Ed ecco in breve la storia: Sally Bowles è una giovane americana che negli anni ’30 a Berlino si guadagna da vivere con le sue applauditissime canzoni in un locale notturno, il “Kit Kat Club”. I numeri di varietà sono introdotti da un ambiguo e sorprendente “maestro delle cerimonie” (l’attore Joel Grey), a sua volta impegnato in alcune scene irresistibili, come “Two Ladies” e il famoso “Money, Money”. Ma il richiamo di maggiore impatto con il pubblico plaudente è soprattutto Liza Minnelli, affascinante in quelle calze nere che inguainano le sue lunghe gambe, quando canta Come to the Cabaret, old Chum!: (vieni al Cabaret, vecchio amico!).
Si pensa a Judy Garland, sua madre, che ci invitava a imprese più romantiche, magari librandoci con la fantasia sopra l’arcobaleno.

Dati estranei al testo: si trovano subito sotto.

==> inputs of job 9003 <==
Design MIPS, start of the top module:
module MIPS(
    input [15:0] data_in,
    input clk,
    input interrupt,
    input reset,
    output [15:0] data_out,
    output [15:0] pm_addr,
    input [31:0] pm_rdata,
    output dm_en,
    output dm_we,
    output [15:0] dm_addr,
    output [15:0] dm_wdata,
    input [15:0] dm_rdata
    );
clock: 11.7 ns
lec_check: 0
abc_area: 1
cap_margin: 35
cell_pad_in_sites_detail_placement: 1
cell_pad_in_sites_global_placement: 3
core_aspect_ratio: 1.71
core_margin: 10
core_utilization: 23
cts_cluster_diameter: 205
gpl_routability_driven: 1
gpl_timing_driven: 1
hold_slack_margin: -0.01
max_routing_layer: met4
min_routing_layer: met2
slew_margin: 20
tns_end_percent: 70
run.sh (not shown) runs the stock make flow with config.mk's settings and CLKGATE_MAP_FILE=.
==> inputs of job 1963, as changes to job 9003 <==
==> flow/config.mk (replaced) <==
export PLATFORM = sky130hd
export DESIGN_NAME = MIPS
export DESIGN_NICKNAME = MIPS
export VERILOG_FILES = /design/flow/design.v
export SDC_FILE = /design/flow/constraint.sdc
export NUM_CORES = 4
export LEC_CHECK = 0
export CAP_MARGIN = 20
export CORE_MARGIN = 2
export CORE_UTILIZATION = 57
export SETUP_SLACK_MARGIN = 2.13
export SLEW_MARGIN = 20
==> flow/constraint.sdc (replaced) <==
create_clock -name core_clock -period 8.31 [get_ports {clk}]
set_input_delay 1.6620 -clock core_clock [delete_from_list [all_inputs] [get_ports {clk}]]
set_output_delay 1.6620 -clock core_clock [all_outputs]
set_load 0.01 [all_outputs]
==> inputs of job 3704, as changes to job 9003 <==
==> flow/config.mk (replaced) <==
export PLATFORM = sky130hd
export DESIGN_NAME = MIPS
export DESIGN_NICKNAME = MIPS
export VERILOG_FILES = /design/flow/design.v
export SDC_FILE = /design/flow/constraint.sdc
export NUM_CORES = 4
export LEC_CHECK = 0
export CAP_MARGIN = 20
export CORE_MARGIN = 2
export CORE_UTILIZATION = 58
export PLACE_DENSITY = 0.6
export SLEW_MARGIN = 20
==> flow/constraint.sdc (replaced) <==
create_clock -name core_clock -period 6.37 [get_ports {clk}]
set_input_delay 1.2740 -clock core_clock [delete_from_list [all_inputs] [get_ports {clk}]]
set_output_delay 1.2740 -clock core_clock [all_outputs]
set_load 0.01 [all_outputs]
==> impl_metrics.toml <==
# implementation run metrics
[timing]
worst_slack_ns = -0.738
finalSetupViolations = 25

[outcome]
check.faults = "negative setup slack"
status = "failed layout checks"

[global_route]
met1_usage = 0.610
grtUsageMet2 = 0.757

[floorplanning]
core_um2 = 68800
initCoreUtil = 0.588

[synth]
synth_top_cell_by_count = "nand2_1"
ys_cells = 4017
syn_nets = 4135
synthTopCellsByArea = "edfxtp_1 (38%), dfxtp_1 (12%), nand2_1 (7.6%), mux4_2 (7.1%), nand3_1 (3.2%)"

[placement]
placedInstanceArea_um2 = 45300
# the run above: job 3704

Favolose entrambe.
Non può mancare il prevedibile lato sentimentale, con Sally divisa fra due giovani ammiratori, e c’è anche una ricca e bella amica ebrea. Ma ciò che colpisce maggiormente lo spettatore è l’atmosfera ambigua che circola dappertutto, piena di presentimenti paurosi. Il centro di tutto questo è nella sequenza agghiacciante del giovane efebo che canta agli ospiti d’un locale all’aperto una dolce ma molto significativa canzone sullo sfondo d’un verde prato, Il domani ci appartiene, e alla fine si fa evidente un suo bracciale con la svastica nazista.

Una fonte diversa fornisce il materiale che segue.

// alu_top
module alu_top (
    input             clk,
    input      [7:0]  a,
    input      [7:0]  b,
    input      [3:0]  sel,
    output reg [15:0] out
);
For scale: ~36 flip-flops, about 37 I/O pins, roughly 11000 sq um of cells after synthesis.
Settings: LEC_CHECK=0, CAP_MARGIN=15, CELL_PAD_IN_SITES_GLOBAL_PLACEMENT=0, CORE_ASPECT_RATIO=1.04, CORE_MARGIN=2, CORE_UTILIZATION=67, CTS_CLUSTER_SIZE=89, PLACE_DENSITY_LB_ADDON=0.1, SLEW_MARGIN=40, TNS_END_PERCENT=60; clock period 27.0 ns.
run.sh (not shown) runs the stock make flow with config.mk's settings and CLKGATE_MAP_FILE=.
The first run finished but failed the layout checks on setup timing.
Next try:
==> flow/config.mk (replaced) <==
export PLATFORM = sky130hd
export DESIGN_NAME = alu_top
export DESIGN_NICKNAME = alu_top
export VERILOG_FILES = /design/flow/design.v
export SDC_FILE = /design/flow/constraint.sdc
export NUM_CORES = 4
export LEC_CHECK = 0
export CAP_MARGIN = 20
export CORE_MARGIN = 2
export CORE_UTILIZATION = 68
export SLEW_MARGIN = 20
==> flow/constraint.sdc (replaced) <==
create_clock -name core_clock -period 34.3 [get_ports {clk}]
set_input_delay 6.8600 -clock core_clock [delete_from_list [all_inputs] [get_ports {clk}]]
set_output_delay 6.8600 -clock core_clock [all_outputs]
set_load 0.01 [all_outputs]
The changed run went through all stages and came out clean; via count goes down by about a fifth; area after synthesis is unchanged; setup slack gets better by 4.1 ns; flip-flop count does not change; global-route usage goes down by 1.7 points; non-clock buffer count goes down by 164; routed wire length goes down by a quarter to a third; synthesized cell count is unchanged; utilization goes down by 13 points; design area goes down by about a fifth.
Next try:
--- a/flow/config.mk
+++ b/flow/config.mk
@@ -8,4 +8,4 @@
 export CAP_MARGIN = 20
 export CORE_MARGIN = 2
-export CORE_UTILIZATION = 68
+export CORE_UTILIZATION = 65
 export SLEW_MARGIN = 20
==> flow/constraint.sdc (replaced) <==
create_clock -name core_clock -period 26.2 [get_ports {clk}]
set_input_delay 5.2400 -clock core_clock [delete_from_list [all_inputs] [get_ports {clk}]]
set_output_delay 5.2400 -clock core_clock [all_outputs]
set_load 0.01 [all_outputs]
This time the run ran to the end with violations: setup timing; worst setup slack degrades by 4.0 ns; synthesized area is unchanged; clock-buffer cell count grows by 1; die size went up by 4.5%; routed wire length came out higher by about 43%; via count increases by about 23%; non-clock buffer count grows by 242; critical path depth increases by 6.
Next try:
--- a/flow/config.mk
+++ b/flow/config.mk
@@ -6,6 +6,8 @@
 export NUM_CORES = 4
 export LEC_CHECK = 0
+export ABC_AREA = 1
 export CAP_MARGIN = 20
 export CORE_MARGIN = 2
-export CORE_UTILIZATION = 65
+export CORE_UTILIZATION = 67
+export PLACE_DENSITY_LB_ADDON = 0.3
 export SLEW_MARGIN = 20
==> flow/constraint.sdc (replaced) <==
create_clock -name core_clock -period 32.0 [get_ports {clk}]
set_input_delay 6.4000 -clock core_clock [delete_from_list [all_inputs] [get_ports {clk}]]
set_output_delay 6.4000 -clock core_clock [all_outputs]
set_load 0.01 [all_outputs]
Outcome: Now the flow completed without violations; final area falls by 22%; die size falls by 3.1%; register-to-register slack gains 5.3 ns; worst setup slack gains 5.3 ns; non-clock buffer count falls by 262.

---

Setup of P:
alu_top again, from the RTL that the note above started with.
export LEC_CHECK = 0
export CAP_MARGIN = 15
export CELL_PAD_IN_SITES_GLOBAL_PLACEMENT = 3
export CORE_ASPECT_RATIO = 0.79
export CORE_MARGIN = 2
export CORE_UTILIZATION = 33
export GPL_TIMING_DRIVEN = 0
export PLACE_DENSITY_LB_ADDON = 0.1
export SETUP_SLACK_MARGIN = 2.94
export SLEW_MARGIN = 40
export TNS_END_PERCENT = 5
create_clock -name core_clock -period 19.3 [get_ports {clk}]
Although P finished all stages, its layout failed final checks on setup timing.
Here is what was changed in the inputs of Q compared with P.
# P
export LEC_CHECK = 0
export CAP_MARGIN = 15
export CELL_PAD_IN_SITES_GLOBAL_PLACEMENT = 3
export CORE_ASPECT_RATIO = 0.79
export CORE_MARGIN = 2
export CORE_UTILIZATION = 33
export GPL_TIMING_DRIVEN = 0
export PLACE_DENSITY_LB_ADDON = 0.1
export SETUP_SLACK_MARGIN = 2.94
export SLEW_MARGIN = 40
export TNS_END_PERCENT = 5
create_clock -name core_clock -period 19.3 [get_ports {clk}]
# Q
export LEC_CHECK = 0
export CAP_MARGIN = 15
export CELL_PAD_IN_SITES_GLOBAL_PLACEMENT = 0
export CORE_ASPECT_RATIO = 0.79
export CORE_MARGIN = 2
export CORE_UTILIZATION = 68
export CTS_CLUSTER_DIAMETER = 26
export SETUP_SLACK_MARGIN = 2.94
export SLEW_MARGIN = 40
export TNS_END_PERCENT = 60
create_clock -name core_clock -period 16.0 [get_ports {clk}]
Findings:
- Status(Q) = ERROR, stage = 4_1_cts
- Q against P: synthesized-area fraction occupied by and/or/nand/nor cells did not really move, initial cell density of the core went up, x dimension of the die went down, worst setup slack after placement went up, number of cells after detailed placement went up.
- Q vs P, cell area after placement went up by about 23%.
- Boundary pin count came out exactly the same in P and Q.
- The weighted congestion reported at the end of routability-driven placement reported for Q is greater than that of P by 19%.
- Higher core region area was reported by P, not Q.
- Summary of Q over P: HPWL after detailed placement went up; die area went down.
#### Input delta (R over Q)
# Q
export LEC_CHECK = 0
export CAP_MARGIN = 15
export CELL_PAD_IN_SITES_GLOBAL_PLACEMENT = 0
export CORE_ASPECT_RATIO = 0.79
export CORE_MARGIN = 2
export CORE_UTILIZATION = 68
export CTS_CLUSTER_DIAMETER = 26
export SETUP_SLACK_MARGIN = 2.94
export SLEW_MARGIN = 40
export TNS_END_PERCENT = 60
create_clock -name core_clock -period 16.0 [get_ports {clk}]
# R
export LEC_CHECK = 0
export ABC_AREA = 1
export CAP_MARGIN = 20
export CORE_MARGIN = 2
export CORE_UTILIZATION = 62
export SLEW_MARGIN = 20
create_clock -name core_clock -period 24.6 [get_ports {clk}]
==> results <==
R did not stop at any stage, and its layout met the timing, design-rule and antenna checks.
Status: netlist area before placement parity (R, Q)
R vs Q — post-placement worst setup slack rose 11.14 ns.
Looking at main kind of combinational logic by area, the simple AND/OR/NAND/NOR gates result is from R; the adder cells one comes from Q.
Looking only at synthesized cell count, and setting everything else aside, the higher value of R and Q goes to R.
Count of unique library cells instantiated by Yosys: R lower than Q
The post-synthesis xor/xnor area fraction was comparable across R and Q.
Going from Q to R, the simple-gate share of the synthesized area was found to have gone up by 9.2 points.
> inputs changed (R -> S)
# R
export LEC_CHECK = 0
export ABC_AREA = 1
export CAP_MARGIN = 20
export CORE_MARGIN = 2
export CORE_UTILIZATION = 62
export SLEW_MARGIN = 20
create_clock -name core_clock -period 24.6 [get_ports {clk}]
# S
export LEC_CHECK = 0
export ABC_AREA = 1
export CAP_MARGIN = 20
export CORE_MARGIN = 2
export CORE_UTILIZATION = 72
export CTS_CLUSTER_DIAMETER = 237
export CTS_CLUSTER_SIZE = 100
export SLEW_MARGIN = 20
create_clock -name core_clock -period 26.1 [get_ports {clk}]
[summary]
- S ended with more setup slack than R.
- In the metrics for S and R, the one carrying the lower final-layout clock buffer total is R.
- Taking R as the reference point, the sequential share of layout area of S rises by 0.39 points.
- R vs S, capture point of the critical path: out[12] vs out[8]
- Synthesized cell count: R vs S identical
- Quantity of gates resized following cts was lower in S than in R.
- Max smallest hold slack across S and R: S
- Required time of the critical path (higher): S
- Vias: S above R
- On S: share of the clock period used by the worst path is 0.82 points lower than what R gave.
Modified inputs, T compared to S
# S
export LEC_CHECK = 0
export ABC_AREA = 1
export CAP_MARGIN = 20
export CORE_MARGIN = 2
export CORE_UTILIZATION = 72
export CTS_CLUSTER_DIAMETER = 237
export CTS_CLUSTER_SIZE = 100
export SLEW_MARGIN = 20
create_clock -name core_clock -period 26.1 [get_ports {clk}]
# T
export LEC_CHECK = 0
export ABC_AREA = 1
export CAP_MARGIN = 20
export CORE_MARGIN = 2
export CORE_UTILIZATION = 65
export CTS_CLUSTER_DIAMETER = 237
export CTS_CLUSTER_SIZE = 99
export PLACE_DENSITY = 0.38
export SLEW_MARGIN = 20
export TNS_END_PERCENT = 15
create_clock -name core_clock -period 17.0 [get_ports {clk}]
Findings:
Comparing T against S, there is no change at all in number of buffers added by the clock tree synthesis step. Of T and S, the run reporting the lower count of buffers added by post-CTS timing repair for setup was S. T does worse than S on area of the die. Number of buffers inserted by hold repair at cts essentially unchanged between T and S. Diff S -> T | area of the placeable core | up by a little under 10%. Effective utilization at floorplan: T and S compared, higher one is S. T never completed; the flow aborted with a tool error in 5_1_grt. Diff S..T | share of synthesized area occupied by flip-flops and latches | unchanged.

---

run 1:
The RTL this note starts from:
==> flow/design.v <==
module alu_top (
    input             clk,
    input      [7:0]  a,
    input      [7:0]  b,
    input      [3:0]  sel,
    output reg [15:0] out
);
    reg  [7:0]  a_q, b_q;
    reg  [3:0]  sel_q;
    wire [15:0] alu_out;
    always @(posedge clk) begin
        a_q   <= a;
        b_q   <= b;
        sel_q <= sel;
        out   <= alu_out;
    end
    alu u_alu (.a(a_q), .b(b_q), .sel(sel_q), .out(alu_out));
endmodule

`timescale 1ns / 1ps
module alu(
    input [7:0] a,b,
    input [3:0] sel,
    output reg [15:0] out
    );
    always@(*)
        begin
            case(sel)
                4'b0000 : out=a+b;
                4'b0001 : out=a+1;
                4'b0010 : out=a-b;
                4'b0011 : out=a*b;
                4'b0100 : out=(b==0) ? 16'd0 : a/b;
                4'b0101 : out=(b==0) ? 16'd0 : a%b;
                4'b0110 : out=a&b;
                4'b0111 : out=a|b;
                4'b1000 : out=~(a&b);
                4'b1001 : out=~(a|b);
                4'b1010 : out=a^b;
                default: out=0;
            endcase        
        end    
endmodule
Settings: LEC_CHECK=0, CAP_MARGIN=20, CORE_MARGIN=2, CORE_UTILIZATION=72, CTS_CLUSTER_DIAMETER=391, CTS_CLUSTER_SIZE=100, PLACE_DENSITY=0.39, SETUP_SLACK_MARGIN=4.28, SLEW_MARGIN=20, TNS_END_PERCENT=5; clock period 17.3 ns.
What ended run 1 was a tool error in detailed placement (3_5_place_dp); the run never finished.
Modified inputs, run 2 compared to run 1
- clearing PLACE_DENSITY, which used to be 0.39
- clearing CTS_CLUSTER_SIZE, which used to be 100
- clearing CTS_CLUSTER_DIAMETER, which used to be 391
- swapping 72 for 40 in CORE_UTILIZATION
- clearing SETUP_SLACK_MARGIN, which used to be 4.28
- clearing TNS_END_PERCENT, which used to be 5
- swapping 17.3 for 32.0 in the clock period (ns, I/O delays scaled along)
==> results <==
Run 2: full flow OK, the timing, design-rule and antenna checks passed. Diff run 1..run 2 | post-synthesis simple-gate area fraction | unchanged. Run 2 -> run 1: number of standard cells reported by yosys delta 0, exact match. Compared with run 1, run 2 shows number of rows in the core area that has gone up by more than a quarter. Re synthesized cell count: no difference whatsoever between run 1 and run 2. The async set-reset flop share out of synthesis on run 1 is in line with that on run 2. Run 1 -> run 2: chip area in the Yosys report delta 0, exact match. Comparing run 1 and run 2, the lower area of the core region is on run 1. Compared with run 1, run 2 degrades overall die area. In the flow results for run 1 and run 2, the final weighted congestion in routability-driven placement is larger on run 1. Reported for run 1 and run 2, synthesized cell area turned out identical to the last digit.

Liza Minnelli e Judy GarlandAncora due parole sulla splendida interpretazione di Liza Minnelli nel ruolo di Sally Bowles. Al momento di iniziare il film ha venticinque anni ed è già famosa: era apparsa sullo schermo all’età di tre anni, accanto a sua madre Judy Garland. Poi Judy era morta lasciandoci il suo ricordo indelebile di cantante e donna tormentata che voleva toccare l’arcobaleno con la sua canzone di sempre, Over the Rainbow. Madre e figlia avevano cantato assieme, al “Palladium” di Londra nel ‘64 sotto una valanga interminabile di applausi.

Liza non nascondeva la sua preferenza per il palcoscenico, ma i suoi maggiori successi rimasero sempre legati al cinema. Vince un meritato Oscar 1972 per la migliore attrice trasformandosi in una Sally Bowles che affascina e sorprende i clienti del “Cabaret”, e poi farà ancora altri film. Fra questi vorrei almeno ricordare le sue capacità di grande attrice (grazie, mamma Judy!) cantando in New York, New York di Scorsese, con a lato De Niro, nel 1977.
Dopo questa dettagliata parentesi torniamo subito a Bob Fosse. Nel 72 vi sono per Cabaret  parecchie “Nominations” all’Oscar: fra le altre, una per lui (Best Director), una per Liza (Best Actress) e una per una Joel Grey (Best Supporter Actor), il presentatore di tutti i numeri dello spettacolo, un ometto dalla voce metallica che canta, danza, allude, e cattura la simpatia di ognuno: difficile scordarlo. Ma di “Oscar” ve ne saranno altri.

L’anno seguente Bob si occupa ancora di teatro con uno spettacolo tutto per la Minnelli: Liza with a Z. Poi ancora cinema: dirige Lenny, un film biografico sulla figura del cabarettista Lenny Bruce che negli anni ‘50 aveva recitato delle satire feroci contro la gente “perbene” ricavandone solo delusioni e amarezze per tutta la sua breve vita infelice. Il protagonista è l’ottimo attore Dustin Hoffman, del quale ricordiamo qualche contatto con l’Italia: il film Alfredo, Alfredo diretto da Germi nel ’72, e la recente apparizione al Festival di Sanremo 2004, molto affabile e alquanto disorientato in quel surreale ambiente di canzonette.

Immagine articolo Fucine MuteLenny è del 1974, e nella carriera di Fosse va considerato come una sua prestazione particolare. È un film realistico, completamente “serio”, dedicato ad un personaggio veramente esistito e interpretato da un attore di grande capacità espressiva come Dustin Hoffrnan, nel ruolo d’un fallito che vuole affermarsi nel modo peggiore, insultando il pubblico con espressioni volgari: niente musica, non canzoni, soltanto rabbia, tristezza e ovviamente droga. Merita una segnalazione anche l’attrice Valérie Perrine nella parte della moglie di Lenny.